The MAD Foodcamp was held in Copenhagen, and was organised by Chefs Rene Redzepi and Claus Meyer, co-founders of Noma (food photographs below from this restaurant), the top S. Pellegrino World 50 Best restaurant for two years running. Concerned about the projected shortage of food, showing that food production must increase by 70 %, to feed an estimated population of 9 billion by 2050, Redzepi invited applications for attendees at his MAD Foodcamp. Fellow 50 Best Restaurant chefs who presented included Michel Bras from France, David Chang from momofuku Noodle Bar in New York, Alex Atala from D.O.M. in São Paulo, Daniel Patterson from Coi in San Fransisco, Yoshihiro Narisawa from Les Creations de Narisawa in Tokyo, Andoni Aduriz of Mugaritz in Spain, Gaston Acurio from Café del Museo in Lima in Peru, and Ben Shewry from Attica in Melbourne, reported the Sydney Morning Herald.
The following key recommendations resulted from the MAD Foodcamp:
* Sourcing food locally is paramount, and it is available to chefs from their purveyors, and can be grown by themselves too. The impact of rising petrol prices on food prices will ensure that chefs seek more local food supply. But local food is not always desirable, and nations should become proud of their culinary heritage again.
* There will be a move away from meat, as it was in past generations. Meat production impacts on the soil, energy usage, water supply, and carbon output, and therefore a new balance between proteins, cereals and vegetables needs to be found. Chef Michel Bras said that vegetables should be made to be as important and as desirable as meat in restaurants.
* Soil plays a role too, and Chef Yoshihiro Narisawa serves a soup made from organic soil. Ideally, food planted should not have to be irrigated and spayed with chemicals. Monocultures are destructive to the soil. Rice, wheat, corn and potatoes supply 60% of calories, and chefs are challenged to make something new with them, but should instead look at finding bygone varieties.

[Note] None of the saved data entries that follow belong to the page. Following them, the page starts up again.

## config.mk

```make
export PLATFORM = sky130hd
export DESIGN_NAME = tdm_mic_end_flat
export DESIGN_NICKNAME = d
export VERILOG_FILES = /design/src/inc/tdm_chain_pkg.sv /design/src/inc/tdm_chain_if.sv /design/src/tdm_mic_end.sv /design/src/flat_wrapper.sv
export SDC_FILE = /design/constraint.sdc
export NUM_CORES = 1
export LEC_CHECK = 0
export BUFFER_PORTS_ARGS = -buffer_cell sky130_fd_sc_hd__buf_2
export CORE_ASPECT_RATIO = 1.4
export CORE_MARGIN = 10
export CORE_UTILIZATION = 63
export DETAILED_ROUTE_END_ITERATION = 6
export PLACE_DENSITY = 0.84
export SETUP_SLACK_MARGIN = 0.05
export SYNTH_ARGS = -nofsm -noshare
export SYNTH_HDL_FRONTEND = slang
export SYNTH_SLANG_ARGS = --single-unit
```

## constraint.sdc

```tcl
create_clock -name clk -period 9.6 [get_ports clk]
set_clock_uncertainty 0.2 [all_clocks]
set_input_delay 2.4 -clock clk [delete_from_list [all_inputs] [get_ports clk]]
set_output_delay 2.4 -clock clk [all_outputs]
set_load 0.05 [all_outputs]
```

* Food foraging is all the trend, and edible plants could help make up the shortage of food. Ethnobotanist François Couplan has identified 80000 varieties of edible plants, documented in 65 books he has written. Many of these have greater health benefits than the foods that we know. Author of ‘The Forager Handbook’, Miles Irving said that wild foods are the ultimate in being seasonal, local and sustainable, and that ‘there is treasure in the woods and fields’. Chefs who forage need to know which plants and other foods are plentiful, and which are scarce and endangered.
* Urban gardens are an answer to food shortages too, and we have seen Matt becoming a local urban farmer, renting unused land from the City of Cape Town to grow vegetables. It is estimated that New York could produce 3 million tonnes of food per year on city rooftops, in parks and in private yards. City beekeeping is being encouraged, and this honey is cleaner and healthier than that from the countryside, less contaminated with pesticides.

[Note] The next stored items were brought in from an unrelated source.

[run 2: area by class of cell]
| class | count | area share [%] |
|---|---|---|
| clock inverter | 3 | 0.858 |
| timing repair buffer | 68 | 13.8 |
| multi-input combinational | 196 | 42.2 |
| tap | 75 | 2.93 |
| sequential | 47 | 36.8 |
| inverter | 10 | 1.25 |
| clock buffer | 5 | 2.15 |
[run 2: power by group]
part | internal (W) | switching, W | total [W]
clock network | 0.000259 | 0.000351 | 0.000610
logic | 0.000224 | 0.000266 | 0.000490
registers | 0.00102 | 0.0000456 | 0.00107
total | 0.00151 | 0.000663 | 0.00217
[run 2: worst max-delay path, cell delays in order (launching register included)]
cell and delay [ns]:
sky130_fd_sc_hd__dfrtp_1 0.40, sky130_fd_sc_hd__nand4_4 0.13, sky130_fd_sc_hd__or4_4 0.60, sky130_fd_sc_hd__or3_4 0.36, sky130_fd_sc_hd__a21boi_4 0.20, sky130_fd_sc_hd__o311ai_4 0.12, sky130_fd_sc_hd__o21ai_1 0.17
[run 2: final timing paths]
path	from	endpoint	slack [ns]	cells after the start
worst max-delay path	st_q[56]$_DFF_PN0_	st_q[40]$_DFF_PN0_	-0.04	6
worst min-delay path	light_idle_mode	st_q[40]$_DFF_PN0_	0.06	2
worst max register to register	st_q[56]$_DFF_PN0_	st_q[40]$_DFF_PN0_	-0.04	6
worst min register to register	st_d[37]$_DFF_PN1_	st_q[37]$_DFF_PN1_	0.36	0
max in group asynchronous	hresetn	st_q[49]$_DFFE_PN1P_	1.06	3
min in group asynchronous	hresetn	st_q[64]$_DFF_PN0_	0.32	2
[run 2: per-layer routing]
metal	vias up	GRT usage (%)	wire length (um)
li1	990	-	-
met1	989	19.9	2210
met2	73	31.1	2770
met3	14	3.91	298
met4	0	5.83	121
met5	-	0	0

* Insects are a valuable source of protein, and can also be used to address food shortages. Chef Alex Atala encouraged delegates to eat Amazon ants, tasting of lemongrass and ginger. Other edible insects include ant eggs, grasshoppers, and termites.
* Farmers should return to the old-fashioned way of hands-on farming. Chefs are encouraged to connect with farmers, and to buy directly from them, rather than via agents or suppliers.
* The focus should be on children and to re-introduce them to non-processed food, to teach them ‘what real food tastes like’, said Chef Daniel Patterson.
Matt Allison was interviewed about the MAD Foodcamp by Katie Parla for the New York Times as well as for her Blog.